Reaction From Both Sides
England: The FA said it “respects FIFA’s process” and reiterated that “players play to the whistle.” Gareth Southgate was diplomatic: “We don’t pick the officials. We take the result and move on. Harry’s incident was a penalty on another day.”
Privately, England staff are relieved the focus is on refereeing, not on their performance.
DR Congo: Head coach Sébastien Desabre did not hold back: “We lost a World Cup game because of one moment. FIFA admits it. That does not give us the points back, but it is truth.” The Congolese FA said it will push FIFA for “greater transparency” including full VAR audio release.
Yoane Wissa posted: “We fight for our country. We just want fairness.”
The Bigger Picture For VAR In 2026
FIFA has been selling this cycle as the most transparent yet. Referee mics, post-match reports, and faster VAR checks are all part of the plan. The Makhadmeh case tests that promise.
Former Premier League referee Howard Webb said: “The Kane call is the one FIFA got right in review. It was a penalty. The VAR should have said so.” Former FIFA official Pierluigi Collina added: “When two errors happen in three minutes, the referee loses control of the narrative. That’s what we must avoid.”
Stats back the concern. FIFA’s own data shows penalty non-interventions are up 14% in qualifying compared to 2022. Coaches are complaining that VAR is “re-refereeing” some calls while ignoring others.
What Happens To Makhadmeh Now?
At 37, Makhadmeh was seen as a rising AFC official with a World Cup 2026 spot in his sights. That path is now closed.
Sources close to the referee say he accepts the decision and will focus on domestic and AFC Champions League games. He released a short statement: “I respect FIFA’s findings. I made mistakes. I will learn and return stronger at federation level.”
For De Burgos Bengoetxea, the four-match ban means he misses the European playoff window. He must complete retraining before he can return to FIFA duty.
What It Means For England And DR Congo
England: Top of the group with 3 games left. They can afford to drop points and still qualify. But the team knows the win over Congo will always have an asterisk in DR Congo and in neutral media. The focus now shifts to the next qualifier without the distraction of a protest.
DR Congo: They sit 3 points off England with 3 to play. Mathematically they are alive, but they need England to slip and must win out. The feeling in Kinshasa is that they were denied a fair shot at Wembley. Whether that fuels a run or breaks morale will define their campaign.
FIFA Drawing A Line
Infantino has repeatedly said “errors that decide qualifiers cannot be ignored.” The Makhadmeh decision is FIFA acting on that.
By punishing both the referee and the VAR, FIFA is telling every official in the system: if it’s clear, you must act.
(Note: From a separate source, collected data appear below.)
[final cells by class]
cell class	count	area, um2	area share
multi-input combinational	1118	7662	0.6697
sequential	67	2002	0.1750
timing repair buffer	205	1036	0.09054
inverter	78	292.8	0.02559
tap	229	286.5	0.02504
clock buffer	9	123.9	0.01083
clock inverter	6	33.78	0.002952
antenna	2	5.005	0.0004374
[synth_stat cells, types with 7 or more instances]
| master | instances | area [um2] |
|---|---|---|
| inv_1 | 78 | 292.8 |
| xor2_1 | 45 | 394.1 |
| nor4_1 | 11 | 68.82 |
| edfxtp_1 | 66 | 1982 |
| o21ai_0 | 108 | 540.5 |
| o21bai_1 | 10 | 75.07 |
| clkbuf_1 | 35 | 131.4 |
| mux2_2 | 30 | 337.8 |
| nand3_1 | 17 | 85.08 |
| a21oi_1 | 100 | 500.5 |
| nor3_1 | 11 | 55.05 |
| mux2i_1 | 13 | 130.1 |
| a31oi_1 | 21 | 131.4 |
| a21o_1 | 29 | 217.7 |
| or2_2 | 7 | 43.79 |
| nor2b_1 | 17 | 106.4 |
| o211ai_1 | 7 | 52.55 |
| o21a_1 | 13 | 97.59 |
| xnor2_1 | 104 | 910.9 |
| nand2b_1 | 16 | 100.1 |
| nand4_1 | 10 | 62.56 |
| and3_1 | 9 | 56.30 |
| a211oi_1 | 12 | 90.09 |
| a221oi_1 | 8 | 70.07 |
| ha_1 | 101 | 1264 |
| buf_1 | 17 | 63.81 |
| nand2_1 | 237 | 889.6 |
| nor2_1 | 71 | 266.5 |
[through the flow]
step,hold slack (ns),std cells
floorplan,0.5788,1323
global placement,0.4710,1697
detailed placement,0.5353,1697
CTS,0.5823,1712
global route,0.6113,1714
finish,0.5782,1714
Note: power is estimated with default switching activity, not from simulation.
Protecting the on-field ref is no longer an excuse for silence in the truck.
It won’t replay England vs DR Congo. It won’t give Congo the two points they believe they lost. But it does change the standard. In this World Cup cycle, “terrible mistakes” carry career consequences.
For Makhadmeh, it’s a brutal end to a FIFA trajectory. For the rest of world football, it’s a signal that VAR rooms are now as exposed as the man with the whistle in the middle.